Decision Date17 March 1908
Citation108 S.W. 1077,130 Mo.App. 170
PartiesSTATE OF MISSOURI, Respondent, v. HALL, Appellant
CourtMissouri Court of Appeals

Appeal from Newton Circuit Court.--Hon. F. C. Johnston, Judge.

REVERSED.

Judgment reversed and defendant discharged.

John T Sturgis and A. D. Bennett for appellant.

(1) An indictment is not good unless it charges in detail the facts necessary to put the local option law in force, or makes the general charge that such law "has been adopted and is in force within the county on the day on which the offense is charged." State v. Searcy, 39 Mo.App. 407; State v. Prather, 41 Mo.App. 458; State v Hutton, 39 Mo.App. 415; Kelly's Criminal Law, secs 1084-5; Sherwood Criminal Law, pp. 836, 742; State v. Dugan, 110 Mo. 143. (2) It is one of the tests of the insufficiency of an indictment that every allegation may be taken to be true and yet the defendant be guilty of no offense. State v. Beugsch, 170 Mo. 81; State v. Broeder, 90 Mo.App. 156; State v. Thieraup, 167 Mo. 429; State v. Hogan, 164 Mo. 654; State v. Drumm, 156 Mo. 216. (3) A defect in an indictment is not waived by failure to move to quash or even by failure to move in arrest of judgment. State v. Nunley, 185 Mo. 112; State v. Hogan, 164 Mo. 654; State v. Stowe, 132 Mo. 203. (4) It was necessary to prove that the local option law was in force in Newton county at the time of the alleged sale of liquors and nothing less than a positive and specific charge of this fact will suffice in the indictment. State v. Phelan, 159 Mo. 122; State v. Saunders, 63 Mo. 482; State v. Hubbert, 170 Mo. 346; State v. Kelly, 170 Mo. 151.

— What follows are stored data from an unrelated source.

===== src/rtl/dtt_watch.sv =====
// Watches the head entry and flags expiry on the second prescaler tick after
// counting starts. Assumes retry_seen and head_valid are synchronous to clk.
// A retry or a departing head entry at the expiry edge wins over expiry.
module dtt_watch
    import dtt_pkg::*;
(
    input  logic clk,
    input  logic rst_n,
    input  logic head_valid,
    input  logic retry_seen,
    input  logic tick,
    input  logic strobe_busy,
    output logic expire_now
);
    watch_state_e state_q, state_d;
    logic         keep;

    // Next-state selection and the expiry decision.
    always_comb begin
        keep       = head_valid && !retry_seen;
        state_d    = state_q;
        expire_now = 1'b0;
        unique case (state_q)
            W_IDLE:  if (keep && !strobe_busy) state_d = W_ARMED;
            W_ARMED: if (!keep) state_d = W_IDLE;
                     else if (tick) state_d = W_HALF;
            W_HALF:  if (!keep) state_d = W_IDLE;
                     else if (tick) begin
                         state_d    = W_IDLE;
                         expire_now = 1'b1;
                     end
            default: state_d = W_IDLE;
        endcase
    end

    // Hold the watcher state.
    always_ff @(posedge clk) begin
        if (!rst_n) state_q <= W_IDLE;
        else        state_q <= state_d;
    end

    p_retry_stops_r5: assert property (@(posedge clk) disable iff (!rst_n)
        retry_seen |=> (state_q == W_IDLE));
    p_head_gone_stops_r6: assert property (@(posedge clk) disable iff (!rst_n)
        !head_valid |=> (state_q == W_IDLE));
    p_no_rearm_busy_r11: assert property (@(posedge clk) disable iff (!rst_n)
        (state_q == W_IDLE && strobe_busy) |=> (state_q == W_IDLE));
endmodule


===== src/rtl/dtt_report.sv =====
// Registers the expiry outputs: the discard strobe, the gated error pulse and
// the sticky write-one-to-clear status flag. A set wins over a clear.
module dtt_report (
    input  logic clk,
    input  logic rst_n,
    input  logic expire_now,
    input  logic err_en,
    input  logic status_w1c,
    output logic discard_o,
    output logic sys_err_o,
    output logic status_o
);
    logic discard_q;
    logic sys_err_q;
    logic status_q;

    // Register the one-cycle strobe and the enabled error pulse.
    always_ff @(posedge clk) begin
        if (!rst_n) begin
            discard_q <= 1'b0;
            sys_err_q <= 1'b0;
        end else begin
            discard_q <= expire_now;
            sys_err_q <= expire_now && err_en;
        end
    end

    // Sticky status: set on expiry, cleared by a write of one.
    always_ff @(posedge clk) begin
        if (!rst_n)          status_q <= 1'b0;
        else if (expire_now) status_q <= 1'b1;
        else if (status_w1c) status_q <= 1'b0;
    end

    assign discard_o = discard_q;
    assign sys_err_o = sys_err_q;
    assign status_o  = status_q;

    p_one_cycle_r7: assert property (@(posedge clk) disable iff (!rst_n)
        discard_o |=> !discard_o);
    p_status_follows_r8: assert property (@(posedge clk) disable iff (!rst_n)
        discard_o |-> status_o);
    p_sticky_r8: assert property (@(posedge clk) disable iff (!rst_n)
        (status_o && !status_w1c) |=> status_o);
    p_set_wins_r9: assert property (@(posedge clk) disable iff (!rst_n)
        (expire_now && status_w1c) |=> status_o);
    p_err_with_discard_r10: assert property (@(posedge clk) disable iff (!rst_n)
        sys_err_o |-> discard_o);
endmodule


===== src/rtl/dxq_discard_timer.sv =====
// Top of the delayed-transaction discard timer. It combines the prescaler,
// the head watcher and the output registers. Assumes all inputs are
// synchronous to clk and that the queue pops its head at the end of the
// discard strobe cycle.
module dxq_discard_timer #(
    parameter int LONG_SHIFT  = 15,
    parameter int SHORT_SHIFT = 10
) (
    input  logic clk,
    input  logic rst_n,
    input  logic head_valid,
    input  logic retry_seen,
    input  logic sel_short,
    input  logic err_en,
    input  logic status_w1c,
    output logic discard_o,
    output logic sys_err_o,
    output logic status_o
);
    logic tick;
    logic expire_now;

    dtt_prescaler #(
        .LONG_SHIFT (LONG_SHIFT),
        .SHORT_SHIFT(SHORT_SHIFT)
    ) u_presc (
        .clk      (clk),
        .rst_n    (rst_n),
        .sel_short(sel_short),
        .tick_o   (tick)
    );

    dtt_watch u_watch (
        .clk        (clk),
        .rst_n      (rst_n),
        .head_valid (head_valid),
        .retry_seen (retry_seen),
        .tick       (tick),
        .strobe_busy(discard_o),
        .expire_now (expire_now)
    );

    dtt_report u_report (
        .clk       (clk),
        .rst_n     (rst_n),
        .expire_now(expire_now),
        .err_en    (err_en),
        .status_w1c(status_w1c),
        .discard_o (discard_o),
        .sys_err_o (sys_err_o),
        .status_o  (status_o)
    );

    p_no_head_no_discard_r2: assert property (@(posedge clk) disable iff (!rst_n)
        !head_valid |=> !discard_o);
    p_retry_no_discard_r5: assert property (@(posedge clk) disable iff (!rst_n)
        retry_seen |=> !discard_o);
endmodule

Thomas M. Saxton, Prosecuting Attorney of Newton county, for respondent.

The indictment is sufficient. It alleges the adoption of the local option law, that it was put in force, and the sale of intoxicating liquors, and is in the form given by Mr. Kelley in his work on Criminal Law, sec. 1084, page 757. State v. Hitcheck, 124 Mo.App. 106. When the State made proof of the adoption of the local option law in July, 1904, and proved a sale within the territory covered, it made a prima-facie case. If defendant claimed that the law was repealed by a subsequent election, the burden was upon him to prove such fact. Loveless v. State, 40 Tex. Crim. 22, 49 S.W. 892. No indictment shall be deemed to be invalid for want of an averment not necessary to be proved. Nor for any defect which does not prejudice the substantial rights of the accused. R. S. 1899, sec. 2535. State v. Brown, 181 Mo. 230; State v. Lehman, 182 Mo. 450; State v. Craig, 79 Mo.App. 412.

NORTONI, J. Bland, P. J., and Goode, J., concur.

OPINION

NORTONI, J.

--Defendant was convicted in the circuit court of Newton county of the offense of selling intoxicating liquors in violation of the local option law. He appeals to this court, insisting the indictment against him is insufficient in that it fails to charge the local option law to have been in force in the county at the date he is alleged to have sold the liquor in violation thereof. Now under the established law in this State, the pleader may charge in the indictment, in detail, all of those facts necessary to evince that the local option law had been adopted in a particular county on a particular day, or he may dispense with the detailed allegation of fact with respect thereto by charging that the law had been adopted at a particular time and was in force within the county on the date on which the offense is charged. It is certain that the indictment must contain pointed and specific allegations with respect to this matter in one form or the other, as indicated, for it is material to both allege and prove that the law had been adopted and was in force on the date on which the offense was committed, otherwise nothing would appear to disclose that the law had been violated. [State v. Searcy, 39 Mo.App. 393, 407; State v. Prather, 41 Mo.App. 451, 458; State v. Hutton, 39 Mo.App. 410, 415; State v. Dugan, 110 Mo. 138, 143, 19 S.W. 195; Kelley's Criminal Law (1892), secs. 1084, 1085; Sherwood, Criminal Law, pp. 836, 742.]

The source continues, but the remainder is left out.